When a line of the listing below has the string "kill" in it, copy that line.
________
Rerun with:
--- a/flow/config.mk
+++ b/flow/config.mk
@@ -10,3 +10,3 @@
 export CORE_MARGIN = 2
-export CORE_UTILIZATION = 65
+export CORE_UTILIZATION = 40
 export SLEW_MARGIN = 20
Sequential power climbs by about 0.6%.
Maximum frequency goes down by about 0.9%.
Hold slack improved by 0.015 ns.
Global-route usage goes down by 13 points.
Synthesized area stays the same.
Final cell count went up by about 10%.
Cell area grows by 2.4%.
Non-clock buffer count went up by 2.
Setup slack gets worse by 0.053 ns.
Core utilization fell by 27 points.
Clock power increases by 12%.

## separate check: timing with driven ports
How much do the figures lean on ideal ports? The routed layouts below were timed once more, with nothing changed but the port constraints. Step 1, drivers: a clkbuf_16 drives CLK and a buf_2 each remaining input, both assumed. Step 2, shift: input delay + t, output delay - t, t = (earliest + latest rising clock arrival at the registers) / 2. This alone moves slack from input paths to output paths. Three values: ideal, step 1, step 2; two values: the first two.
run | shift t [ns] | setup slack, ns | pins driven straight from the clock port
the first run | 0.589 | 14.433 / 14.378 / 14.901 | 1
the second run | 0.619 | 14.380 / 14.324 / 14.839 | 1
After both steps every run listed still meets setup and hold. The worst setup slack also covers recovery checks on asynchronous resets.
Context: an optimization exercise on an open-source flow, tuned for small area. The choices shown serve that exercise and are no tape-out recipe. In this exercise RTL edits were held to simulation tests only and were not proved equivalent to the original. Power and IR drop assume default switching activity.

### constraint.sdc
create_clock -name core_clock -period 120.0 [get_ports {clk100Mhz}]
set_input_delay 24.0000 -clock core_clock [delete_from_list [all_inputs] [get_ports {clk100Mhz}]]
set_output_delay 24.0000 -clock core_clock [all_outputs]
set_load 0.01 [all_outputs]
### config.mk
export PLATFORM = sky130hd
export DESIGN_NAME = top
export DESIGN_NICKNAME = top
export VERILOG_FILES = /design/flow/design.v
export SDC_FILE = /design/flow/constraint.sdc
export NUM_CORES = 4
export LEC_CHECK = 0
export CAP_MARGIN = 20
export CORE_MARGIN = 2
export CORE_UTILIZATION = 40
export PLACE_DENSITY = 0.6
export SLEW_MARGIN = 20
### design.v
module tickGen #(
    parameter CLK_FREQ  = 100_000_000,     
    parameter TICK_FREQ = 1000             
)(
    input clk100Mhz, rst,
    output reg tick
    );
    localparam TICK_CNT = CLK_FREQ / TICK_FREQ;                
    localparam TICK_WIDTH = $clog2(TICK_CNT);                  
    localparam [TICK_WIDTH-1:0] TICK_MAX = TICK_CNT - 1;
    reg [TICK_WIDTH-1:0] cnt;
    always @(posedge clk100Mhz, posedge rst) begin
        if (rst) begin
            cnt <= 0;
            tick <= 0;
        end
        else begin
            if (cnt == TICK_MAX) begin
                cnt <= 0;
                tick <= 1'b1;              
            end
            else begin
                    cnt <= cnt + 1'b1;
                    tick <= 1'b0;
            end
        end
    end
endmodule
module debounce(
    input clk100Mhz, rst,
    input tick,
    input      [2:0] btnRaw,
    output reg [2:0] btnDb
    );
    localparam CNT_MAX = 10;     
    reg [3:0] cnt;
    always @(posedge clk100Mhz, posedge rst) begin
        if (rst) begin
            cnt <= 0;
            btnDb <= 0;
        end
        else if (tick) begin
            if (btnRaw == btnDb) begin
                cnt <= 0;
            end
            else begin
                cnt <= cnt + 1'b1;
                if (cnt >= CNT_MAX-1) begin     
                    btnDb <= btnRaw;
                    cnt <= 0;
                end
            end
        end
    end
endmodule
module cmdCtrl(
    input clk100Mhz, rst,
    input tick,
    input [2:0] btnDb,
    output             idle,
    output reg [15:13] led,
    output      [13:0] segData
    );
    localparam [1:0] IDLE=0, WAIT=1, CNT=2, STOP=3;
    reg [1:0] cState, nState;
    reg [2:0] btnPrev;
    wire [2:0] btnRise = btnDb & ~btnPrev;
    reg [8:0] stopCnt;
    wire stopTimeout = (stopCnt == 499);
    always @(posedge clk100Mhz, posedge rst) begin
        if (rst) btnPrev <= 0;
        else btnPrev <= btnDb;
    end
    always @(posedge clk100Mhz, posedge rst) begin
        if (rst) cState <= IDLE;
        else cState <= nState;
    end
    always @(*) begin
        nState = cState;
        case (cState)
            IDLE: if (btnRise[0]) nState = WAIT;
            WAIT: if (btnRise[1])      nState = CNT;
                  else if (btnRise[2]) nState = WAIT;
            CNT: if (btnRise[1])      nState = STOP;
                 else if (btnRise[2]) nState = WAIT;
            STOP: if (btnRise[1])      nState = CNT;
                  else if (btnRise[2]) nState = WAIT;
                  else if (stopTimeout) nState = IDLE;
            default: nState = IDLE;
        endcase
    end
    always @(*) begin
        case (cState)
            IDLE: led[15:13] = 3'b000;
            WAIT: led[15:13] = 3'b100;
            CNT:  led[15:13] = 3'b010;
            STOP: led[15:13] = 3'b001;
            default: led[15:13] = 3'b000;
        endcase
    end
    reg [3:0] tickCnt;
    reg pulse;
    always @(posedge clk100Mhz, posedge rst) begin
        if (rst) begin
            tickCnt <= 0;
            pulse <= 0;
        end
        else if (tick) begin
            if (tickCnt == 9) begin
                tickCnt <= 0;
                pulse <= 1'b1;                 
            end
            else begin
                tickCnt <= tickCnt + 1'b1;
                pulse <= 1'b0;
            end
        end
        else begin
            pulse <= 1'b0;
        end
    end
    reg [13:0] secCnt;
    always @(posedge clk100Mhz, posedge rst) begin
        if (rst) begin
            secCnt <= 0;
        end
        else if (pulse) begin
            case (cState)
                WAIT: secCnt <= 0;
                CNT:  secCnt <= secCnt + 1;
            endcase
        end
    end
    assign segData = secCnt;
    always @(posedge clk100Mhz, posedge rst) begin
        if (rst) begin
            stopCnt <= 0;
        end
        else if (cState == STOP) begin
            if (pulse) begin
                if (stopCnt == 499) stopCnt <= 0;
                else stopCnt <= stopCnt + 1'b1;
            end
        end
        else begin
            stopCnt <= 0;
        end
    end
    assign idle = (cState == IDLE);
endmodule
module fndCtrlIdle(
    input clk100Mhz, rst,
    input flag,
    output reg [3:0] an,
    output reg [6:0] seg
    );
    reg  [7:0] cnt;     
    reg  [3:0] step;
    always @(posedge clk100Mhz, posedge rst) begin
        if (rst) begin
            cnt <= 0;
            step <= 0;
        end
        else if (flag) begin
            if (cnt == 250 - 1) begin
                cnt <= 0;
                step <= step + 1'b1;
            end
            else begin
                cnt <= cnt + 1'b1;
            end
        end
        else begin
            cnt <= 0;
            step <= 0;
        end
    end
    always @(*) begin
        case (step)
            4'd0:  begin an = 4'b1110; seg = 7'b111_1110; end     
            4'd1:  begin an = 4'b1100; seg = 7'b111_1110; end
            4'd2:  begin an = 4'b1001; seg = 7'b111_1110; end
            4'd3:  begin an = 4'b0011; seg = 7'b111_1110; end
            4'd4:  begin an = 4'b0111; seg = 7'b101_1110; end     
            4'd5:  begin an = 4'b0111; seg = 7'b100_1111; end     
            4'd6:  begin an = 4'b0111; seg = 7'b110_0111; end     
            4'd7:  begin an = 4'b0011; seg = 7'b111_0111; end     
            4'd8:  begin an = 4'b1001; seg = 7'b111_0111; end
            4'd9:  begin an = 4'b1100; seg = 7'b111_0111; end
            4'd10: begin an = 4'b1110; seg = 7'b111_0011; end     
            4'd11: begin an = 4'b1110; seg = 7'b111_1001; end     
            4'd12: begin an = 4'b1110; seg = 7'b111_1101; end     
            default: begin an = 4'b1111; seg = 7'b111_1111; end
        endcase
    end
endmodule
module fndCtrl(
    input clk100Mhz, rst,
    input tick,
    input [13:0] segData,
    input        idle,
    output reg [3:0] an,
    output reg [6:0] seg,
    output           dp
    );
    wire [3:0] anIdle;
    wire [6:0] segIdle;
    fndCtrlIdle u_fndCtrlIdle (.clk100Mhz(clk100Mhz), .rst(rst), .flag(idle), .an(anIdle), .seg(segIdle));
    reg [3:0] anSW;
    reg [6:0] segSW;
    always @(*) begin
        if (idle) begin
            an = anIdle;
            seg = segIdle;
        end
        else begin
            an = anSW;
            seg = segSW;
        end
    end
    wire [3:0] d0, d1, d2, d3;
    assign d0 = (segData / 10) % 10;
    assign d1 = (segData / 100) % 10;
    assign d2 = (segData / 1000) % 6;
    assign d3 = (segData / 6000) % 10;
    reg [1:0] sel;
    always @(posedge clk100Mhz, posedge rst) begin
        if (rst) sel <= 0;
        else if (tick) sel <= sel + 1'b1;
    end
    reg [3:0] digit;
    always @(*) begin
        case (sel)
            2'd0: begin anSW = 4'b1110; digit = d0; end
            2'd1: begin anSW = 4'b1101; digit = d1; end
            2'd2: begin anSW = 4'b1011; digit = d2; end
            2'd3: begin anSW = 4'b0111; digit = d3; end
            default: begin anSW = 4'b1111; digit = 0; end
        endcase
    end
    always @(*) begin
        case (digit)
            4'd0: segSW = 7'b100_0000;
            4'd1: segSW = 7'b111_1001;
            4'd2: segSW = 7'b010_0100;
            4'd3: segSW = 7'b011_0000;
            4'd4: segSW = 7'b001_1001;
            4'd5: segSW = 7'b001_0010;
            4'd6: segSW = 7'b000_0010;
            4'd7: segSW = 7'b111_1000;
            4'd8: segSW = 7'b000_0000;
            4'd9: segSW = 7'b001_0000;
            default: segSW = 7'b111_1111;
        endcase
    end
    assign dp = idle || (an[1] && an[3]);
endmodule
module top(
    input clk100Mhz, rst,
    input [2:0] btnRaw,
    output [15:13] led,
    output   [3:0] an,
    output   [6:0] seg,
    output         dp
    );
    wire tick;
    wire [2:0] btnDb;
    wire idle;
    wire [1:0] state;
    wire [13:0] segData;
    tickGen #(
        .CLK_FREQ(100_000_000),
        .TICK_FREQ(10_000_000)     
    ) u_tick (.clk100Mhz(clk100Mhz), .rst(rst), .tick(tick));
    debounce u_debounce (.clk100Mhz(clk100Mhz), .rst(rst), .tick(tick), .btnRaw(btnRaw), .btnDb(btnDb));
    cmdCtrl u_cmdCtrl (.clk100Mhz(clk100Mhz), .rst(rst), .tick(tick), .btnDb(btnDb),
                       .idle(idle), .led(led), .segData(segData));
    fndCtrl u_fndCtrl (.clk100Mhz(clk100Mhz), .rst(rst), .tick(tick), .segData(segData), .idle(idle),
                       .an(an), .seg(seg), .dp(dp));
endmodule
### run.sh
#!/bin/bash
# synth_recipe.tcl (not shown) runs the flow's synth.tcl, then flattens the netlist and writes it again
# the make line also repeats each setting of config.mk as NAME=value (left out here)
make -C /OpenROAD-flow-scripts/flow DESIGN_CONFIG=/design/flow/config.mk WORK_HOME=/design/flow/orfs CLKGATE_MAP_FILE= SYNTH_SCRIPT=/design/flow/synth_recipe.tcl finish
Context: an optimization exercise on an open-source flow, tuned for small area and a short achievable clock period. The choices shown serve that exercise and are no tape-out recipe.
At most, simulation tests tie the RTL to the original design; equivalence was not proved.
Power and IR drop assume default switching activity.

## main
==> flow/design.v <==
module cpu( clk, rst_n, hlt, pc, imem_data, dmem_addr, dmem_wdata, dmem_we, dmem_rdata);
    input clk, rst_n;
    output hlt;
    output [15:0] pc;
    input [15:0] imem_data;
    output [15:0] dmem_addr, dmem_wdata;
    output dmem_we;
    input [15:0] dmem_rdata;
    wire [15:0] inst = imem_data;
    wire [3:0] op = inst[15:12];
    wire rst = ~rst_n;
    wire op_add  = (op == 4'h0);
    wire op_sub  = (op == 4'h1);
    wire op_xor  = (op == 4'h2);
    wire op_red  = (op == 4'h3);
    wire op_sll  = (op == 4'h4);
    wire op_sra  = (op == 4'h5);
    wire op_ror  = (op == 4'h6);
    wire op_padd = (op == 4'h7);
    wire op_lw   = (op == 4'h8);
    wire op_sw   = (op == 4'h9);
    wire op_llb  = (op == 4'hA);
    wire op_lhb  = (op == 4'hB);
    wire op_b    = (op == 4'hC);
    wire op_br   = (op == 4'hD);
    wire op_pcs  = (op == 4'hE);
    wire op_hlt  = (op == 4'hF);
    wire op_mem  = op_lw | op_sw;
    wire op_sh   = op_sll | op_sra | op_ror;
    reg [15:0] pc_r;
    reg [2:0] flags_r;    
    reg [255:0] rf;
    wire m2 = op_sw | op_llb | op_lhb;
    wire [15:0] rs, rtr;
    wire [15:0] sel1, sel2;
    genvar d;
    generate for (d = 0; d < 16; d = d + 1) begin : dec
        assign sel1[d] = (inst[7:4] == d);
        assign sel2[d] = m2 ? (inst[11:8] == d) : (inst[3:0] == d);
    end endgenerate
    rdport RP1 (.rf(rf), .sel(sel1), .q(rs));
    rdport RP2 (.rf(rf), .sel(sel2), .q(rtr));
    wire [15:0] rd;
    wire [2:0] flags;
    alu ALU0 (.inst(inst), .rs(rs), .rtr(rtr), .flags_r(flags_r), .rd(rd), .flags(flags));
    wire [15:0] ci, cb;
    wire [14:0] pn, pb;
    assign ci[0] = 1'b1;
    assign cb[0] = 1'b1;
    genvar g;
    generate for (g = 0; g < 15; g = g + 1) begin : pcadd
        wire bb = inst[g < 9 ? g : 8];
        assign pn[g] = pc_r[g+1] ^ ci[g];
        assign ci[g+1] = pc_r[g+1] & ci[g];
        assign pb[g] = pc_r[g+1] ^ bb ^ cb[g];
        assign cb[g+1] = (pc_r[g+1] & bb) | (pc_r[g+1] & cb[g]) | (bb & cb[g]);
    end endgenerate
    wire [15:0] pc_next = {pn, pc_r[0]};
    wire [15:0] pc_br = {pb, pc_r[0]};
    wire fN = flags_r[2], fV = flags_r[1], fZ = flags_r[0];
    reg cond;
    always @(*) begin
        case (inst[11:9])
            3'b000: cond = ~fZ;
            3'b001: cond = fZ;
            3'b010: cond = ~fZ & ~fN;
            3'b011: cond = fN;
            3'b100: cond = fZ | ~fN;
            3'b101: cond = fN | fZ;
            3'b110: cond = fV;
            default: cond = 1'b1;
        endcase
    end
    wire [15:0] pc_new = (op_b & cond) ? pc_br :
                         (op_br & cond) ? rs :
                         op_hlt ? pc_r : pc_next;
    wire rf_we = ~(op_sw | op_b | op_br | op_hlt);
    wire [15:0] wdata = op_lw ? dmem_rdata :
                        op_llb ? {rtr[15:8], inst[7:0]} :
                        op_lhb ? {inst[7:0], rtr[7:0]} :
                        op_pcs ? pc_next : rd;
    integer k;
    always @(posedge clk) begin
        pc_r <= rst ? 16'h0000 : pc_new;
        flags_r <= rst ? 3'b000 : flags;
        for (k = 0; k < 16; k = k + 1)
            if (rst | (rf_we && inst[11:8] == k))
                rf[16*k +: 16] <= wdata & {16{rst_n}};
    end
    assign pc = pc_r;
    assign hlt = op_hlt;
    assign dmem_addr = rd;
    assign dmem_wdata = rtr;
    assign dmem_we = op_sw & rst_n;
endmodule
module rdport(rf, sel, q);
    input [255:0] rf;
    input [15:0] sel;
    output reg [15:0] q;
    integer i;
    always @(*) begin
        q = 16'h0000;
        for (i = 0; i < 16; i = i + 1)
            q = q | (rf[16*i +: 16] & {16{sel[i]}});
    end
endmodule
module alu(inst, rs, rtr, flags_r, rd, flags);
    input [15:0] inst, rs, rtr;
    input [2:0] flags_r;
    output reg [15:0] rd;
    output reg [2:0] flags;
    wire [3:0] op = inst[15:12];
    wire op_add  = (op == 4'h0);
    wire op_sub  = (op == 4'h1);
    wire op_xor  = (op == 4'h2);
    wire op_red  = (op == 4'h3);
    wire op_sll  = (op == 4'h4);
    wire op_sra  = (op == 4'h5);
    wire op_ror  = (op == 4'h6);
    wire op_padd = (op == 4'h7);
    wire op_lw   = (op == 4'h8);
    wire op_sw   = (op == 4'h9);
    wire op_mem  = op_lw | op_sw;
    wire op_sh   = op_sll | op_sra | op_ror;
    wire sub = op_sub;
    wire [15:0] A = op_mem ? {rs[15:1], 1'b0} : rs;
    wire [15:0] Bsrc = op_mem ? {{11{inst[3]}}, inst[3:0], 1'b0} : rtr;
    wire [15:0] B = sub ? ~Bsrc : Bsrc;
    wire k4  = ~op_padd;
    wire k8  = ~(op_padd | op_red);
    wire k12 = ~op_padd;
    wire [18:0] xa = {A[15:12], k12, A[11:8], k8, A[7:4], k4, A[3:0]};
    wire [18:0] xb = {B[15:12], 1'b0, B[11:8], 1'b0, B[7:4], 1'b0, B[3:0]};
    wire [19:0] xs = xa + xb + {18'b0, sub};
    wire [15:0] S = {xs[18:15], xs[13:10], xs[8:5], xs[3:0]};
    wire ovf = (A[15] == B[15]) & (S[15] != A[15]);
    wire [15:0] addsat = ovf ? (A[15] ? 16'h0100 : 16'h7FFF) : S;
    wire ov0 = (A[3] == B[3]) & (S[3] != A[3]);
    wire ov1 = (A[7] == B[7]) & (S[7] != A[7]);
    wire [15:0] padd;
    assign padd[3:0]   = ov0 ? (A[3] ? 4'h1 : 4'h7) : S[3:0];
    assign padd[7:4]   = ov1 ? (A[7] ? 4'h1 : 4'h7) : S[7:4];
    assign padd[11:8]  = (ov0 & ~(A[11] ^ B[11])) ? (A[11] ? 4'h1 : 4'h7) : S[11:8];
    assign padd[15:12] = (ov0 & ~(A[15] ^ B[15])) ? (A[15] ? 4'h1 : 4'h7) : S[15:12];
    wire c1 = xs[9];
    wire c2 = xs[19];
    wire [8:0] ab = {1'b0, S[7:0]} + {1'b0, S[15:8]};
    wire kk = ab[8];
    wire [4:0] T = {4'b0, kk} + (c1 ? 5'd15 : 5'd0) + (c2 ? 5'd15 : 5'd0);
    wire [15:0] red = {{4{T[4]}}, T[3:0], ab[7:0]};
    wire [3:0] n = inst[3:0];
    wire [3:0] r = op_sll ? (4'd0 - n) : n;
    wire [15:0] s1 = r[0] ? {rs[0],   rs[15:1]} : rs;
    wire [15:0] s2 = r[1] ? {s1[1:0], s1[15:2]} : s1;
    wire [15:0] s3 = r[2] ? {s2[3:0], s2[15:4]} : s2;
    wire [15:0] s4 = r[3] ? {s3[7:0], s3[15:8]} : s3;
    wire [15:0] lowm = ~(16'hFFFF << n);
    wire [15:0] him  = ~(16'hFFFF >> n);
    wire [15:0] kill = ({16{op_sll}} & lowm) | ({16{op_sra}} & him);
    wire [15:0] fill = {16{op_sra & rs[15]}} & him;
    wire [15:0] sh = (s4 & ~kill) | fill;
    always @(*) begin
        case (op)
            4'h0, 4'h1: rd = addsat;
            4'h2: rd = rs ^ rtr;
            4'h3: rd = red;
            4'h4, 4'h5, 4'h6: rd = sh;
            4'h7: rd = padd;
            4'h8, 4'h9: rd = S;
            4'hA, 4'hB: rd = rtr;
            default: rd = rs;
        endcase
    end
    always @(*) begin
        if (op_add | op_sub)
            flags = {~ovf & S[15], ovf, ~ovf & (S == 16'h0000)};
        else if (op_xor | op_sh)
            flags = {flags_r[2:1], flags_r[0] | (rd == 16'h0000)};
        else
            flags = flags_r;
    end
endmodule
________
Expected answer:
    wire [15:0] kill = ({16{op_sll}} & lowm) | ({16{op_sra}} & him);
    wire [15:0] sh = (s4 & ~kill) | fill;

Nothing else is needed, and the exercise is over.